_EXCERPTED DATA_.
This is an optimization exercise on Yosys and OpenROAD, whose aim is small area, a short achievable clock period and few clock cycles per item, not a production implementation.
In this exercise RTL edits were held to simulation tests only and were not proved equivalent to the original.

==> flow/design.v, too long to show whole: its modules and the start of the top module <==
// module bfly_fin: 32 lines
// module bfly_pre: 78 lines
// module bfly_mul: 963 lines
// module bfly_red: 590 lines
// module bfly_reg: 12 lines
// module ntt_butterfly: 58 lines
module ntt_butterfly (
  input  logic        clk,
  input  logic        rst,
  input  logic        in_valid,
  output logic        in_ready,
  input  logic        in_mode,
  input  logic [11:0] in_a,
  input  logic [11:0] in_b,
  input  logic [11:0] in_zeta,
  input  logic [7:0]  in_idx,
  output logic        out_valid,
  input  logic        out_ready,
  output logic [11:0] out_a,
  output logic [11:0] out_b,
  output logic [7:0]  out_idx,
  output logic        busy
);
  // ...
==> flow/flow/run.sh <==
#!/bin/bash
# Standard layout with three changes to how it is made:
#  - port buffers are buf_2 cells instead of the flow's default choice (a
#    slow delay buffer);
#  - timing repair aims for a 6.1 ns critical path (setup margin 7.9 ns
#    against the 14 ns clock);
#  - the clock tree is built from clkbuf_8 cells;
#  - after the standard synthesis, invopt.py flips the polarity of full-adder
#    cells (a full adder is self-dual) to drop the inverters Yosys leaves
#    between them; the netlist keeps the same function, registers and ports.
set -euo pipefail
ARGS=("BUFFER_PORTS_ARGS=-buffer_cell sky130_fd_sc_hd__buf_2" SETUP_SLACK_MARGIN=7.9 "CTS_BUF_LIST=sky130_fd_sc_hd__clkbuf_8")
R=$PWD/orfs/results/$FLOW_PLATFORM/ntt_butterfly/base
bash standard.sh "${ARGS[@]}" synth > synth.log 2>&1
cp $R/1_2_yosys.v 1_2_yosys_standard.v
python3 flow/invopt.py 1_2_yosys_standard.v $R/1_2_yosys.v > invopt.log 2>&1
rm -f $R/1_synth.odb $R/1_synth.sdc
bash standard.sh "${ARGS[@]}" finish > standard.log 2>&1
==> flow/flow/invopt.py <==
#!/usr/bin/env python3
"""Remove inverters around full-adder cells of a Yosys gate netlist.

A full adder is self-dual: FA(~a,~b,~c) = (~s, ~co). Flipping the polarity
of a full-adder cell absorbs inverters on its pins; flips are applied
greedily while they reduce the inverter count. Double inverters are then
collapsed. The result computes the same function; registers and ports are
untouched. Usage: invopt.py IN.v OUT.v
"""
import re
import sys

OUTS = {"X", "Y", "Q", "Q_N", "SUM", "COUT", "HI", "LO"}
INV = "sky130_fd_sc_hd__inv_1"


def main(src, dst):
    txt = open(src).read()
    m = re.search(r"^module\s+(\S+)\s*\(", txt, re.M)
    body_start = m.start()
    mod_txt = txt[body_start:txt.index("endmodule", body_start)]
    cell_re = re.compile(r"^\s*(sky130_fd_sc_hd__\w+)\s+(\S+)\s*\((.*?)\);\s*$", re.S | re.M)
    cells = {}
    order = []
    spans = []
    for cm in cell_re.finditer(mod_txt):
        typ, name, body = cm.group(1), cm.group(2), cm.group(3)
        pins = {}
        for p, n in re.findall(r"\.(\w+)\(\s*(.*?)\s*\)\s*(?:,|$)", body, re.S):
            pins[p] = n.strip()
        cells[name] = [typ, pins]
        order.append(name)
        spans.append((cm.start(), cm.end()))
    # everything that is not a cell instance (declarations, assigns, attributes)
    rest = []
    last = 0
    for a, b in spans:
        rest.append(mod_txt[last:a])
        last = b
    rest.append(mod_txt[last:])
    other = "".join(rest)
    other = re.sub(r"\(\*.*?\*\)", "", other, flags=re.S)
    # nets referenced outside cells (ports, assigns) are fixed
    fixed = set()
    for line in other.split(";"):
        line = line.strip()
        if line.startswith("assign"):
            for tok in re.findall(r"(\\\S+|[A-Za-z_][\w$]*(?:\s*\[\d+\])?)", line[6:]):
                fixed.add(tok.replace(" ", ""))
    ports = set()
    for kind in ("input", "output", "inout"):
        for decl in re.findall(kind + r"\s+(?:\[\d+:\d+\]\s*)?(\\\S+|[\w$]+)\s*;", other):
            ports.add(decl)

    def is_fixed(net):
        base = re.sub(r"\s*\[\d+\]$", "", net)
        return net in fixed or base in ports or net in ports or net.startswith("1'b")

    new_wires = []
    cnt = [0]

    def fresh():
        cnt[0] += 1
        w = f"invopt_{cnt[0]}"
        new_wires.append(w)
        return w

    def build():
        drv, loads = {}, {}
        for name, (typ, pins) in cells.items():
            for p, n in pins.items():
                if not n:
                    continue
                if p in OUTS:
                    drv[n] = (name, p)
                else:
                    loads.setdefault(n, []).append((name, p))
        return drv, loads

    def is_inv(name):
        return cells[name][0].startswith(("sky130_fd_sc_hd__inv_", "sky130_fd_sc_hd__clkinv_"))

    def is_fa(name):
        return cells[name][0].startswith("sky130_fd_sc_hd__fa_")

    def gain(name, drv, loads):
        typ, pins = cells[name]
        d = 0
        for p in ("A", "B", "CIN"):
            n = pins[p]
            dv = drv.get(n)
            if dv and is_inv(dv[0]) and not is_fixed(n):
                d += -1 if len(loads.get(n, [])) == 1 else 0
            else:
                d += 1
        for p in ("SUM", "COUT"):
            n = pins.get(p, "")
            if not n:
                continue
            ls = loads.get(n, [])
            if is_fixed(n):
                d += 1
                continue
            other_loads = 0
            for (ln, lp) in ls:
                if is_inv(ln) and not is_fixed(cells[ln][1]["Y"]):
                    d -= 1
                else:
                    other_loads += 1
            if other_loads:
                d += 1
        return d

    def flip(name, drv, loads):
        typ, pins = cells[name]
        for p in ("A", "B", "CIN"):
            n = pins[p]
            dv = drv.get(n)
            if dv and is_inv(dv[0]) and not is_fixed(n):
                pins[p] = cells[dv[0]][1]["A"]
                loads[n].remove((name, p))
                if not loads[n]:
                    del cells[dv[0]]
            else:
                w = fresh()
                iname = f"invopt_c{cnt[0]}"
                cells[iname] = [INV, {"A": n, "Y": w}]
                pins[p] = w
        for p in ("SUM", "COUT"):
            n = pins.get(p, "")
            if not n:
                continue
            ls = list(loads.get(n, []))
            w = fresh()
            pins[p] = w            # cell now drives ~n on w
            need_n = is_fixed(n)
            for (ln, lp) in ls:
                if is_inv(ln) and not is_fixed(cells[ln][1]["Y"]):
                    k = cells[ln][1]["Y"]
                    # loads of k (= ~n = w) move to w
                    for (kn, kp) in loads.get(k, []):
                        if kn in cells:
                            cells[kn][1][kp] = w
                    del cells[ln]
                else:
                    need_n = True
            if need_n:
                iname = f"invopt_c{cnt[0]}"
                cells[iname] = [INV, {"A": w, "Y": n}]

    n0 = sum(1 for c in cells if is_inv(c))
    changed = True
    while changed:
        changed = False
        drv, loads = build()
        for name in list(cells):
            if name in cells and is_fa(name) and gain(name, drv, loads) < 0:
                flip(name, drv, loads)
                drv, loads = build()
                changed = True
    # collapse inverter pairs x -> inv -> y -> inv -> z (y single-load)
    changed = True
    while changed:
        changed = False
        drv, loads = build()
        for name in list(cells):
            if name not in cells or not is_inv(name):
                continue
            y = cells[name][1]["Y"]
            ls = loads.get(y, [])
            if is_fixed(y) or len(ls) != 1 or not is_inv(ls[0][0]):
                continue
            j = ls[0][0]
            z = cells[j][1]["Y"]
            if is_fixed(z):
                continue
            x = cells[name][1]["A"]
            for (zn, zp) in loads.get(z, []):
                cells[zn][1][zp] = x
            del cells[name]
            del cells[j]
            changed = True
            break
    n1 = sum(1 for c in cells if is_inv(c))
    # drop declarations of nets no longer used anywhere
    used = set()
    for typ, pins in cells.values():
        used.update(pins.values())
    out = [txt[:body_start]]
    head = re.sub(r"\(\*.*?\*\)\s*", "", other)
    head_lines = []
    for line in head.split("\n"):
        if line.strip().startswith("endmodule"):
            continue
        head_lines.append(line)
    head = "\n".join(l for l in head_lines if l.strip())
    out.append(head + "\n")
    for w in new_wires:
        if w in used:
            out.append(f"  wire {w};\n")
    for name, (typ, pins) in cells.items():
        pl = ",\n".join(f"    .{p}({n}{' ' if n.startswith(chr(92)) else ''})" for p, n in pins.items())
        out.append(f"  {typ} {name} (\n{pl}\n  );\n")
    out.append("endmodule\n")
    open(dst, "w").write("".join(out))
    print(f"invopt: inverters {n0} -> {n1}")


if __name__ == "__main__":
    main(sys.argv[1], sys.argv[2])
==> flow/standard.sh <==
#!/bin/bash
# synth_recipe.tcl (not shown) runs the flow's synth.tcl, then flattens the netlist and writes it again
# the make line also repeats each setting of config.mk as NAME=value (left out here)
make -C /OpenROAD-flow-scripts/flow DESIGN_CONFIG=/design/flow/config.mk WORK_HOME=/design/flow/orfs CLKGATE_MAP_FILE= SYNTH_SCRIPT=/design/flow/synth_recipe.tcl "${@:-finish}"
==> flow/config.mk <==
export PLATFORM = sky130hd
export DESIGN_NAME = ntt_butterfly
export DESIGN_NICKNAME = ntt_butterfly
export VERILOG_FILES = /design/flow/design.v
export SDC_FILE = /design/flow/constraint.sdc
export NUM_CORES = 4
export LEC_CHECK = 0
export CAP_MARGIN = 20
export CORE_MARGIN = 2
export CORE_UTILIZATION = 40
export SLEW_MARGIN = 20
==> flow/constraint.sdc <==
create_clock -name core_clock -period 14.0 [get_ports {clk}]
set_input_delay 2.8000 -clock core_clock [delete_from_list [all_inputs] [get_ports {clk}]]
set_output_delay 2.8000 -clock core_clock [all_outputs]
set_load 0.01 [all_outputs]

_EXERCISE_.
Report how many lines of the data hold the string "return"; give only the number.

_WRITTEN REPLY_.
6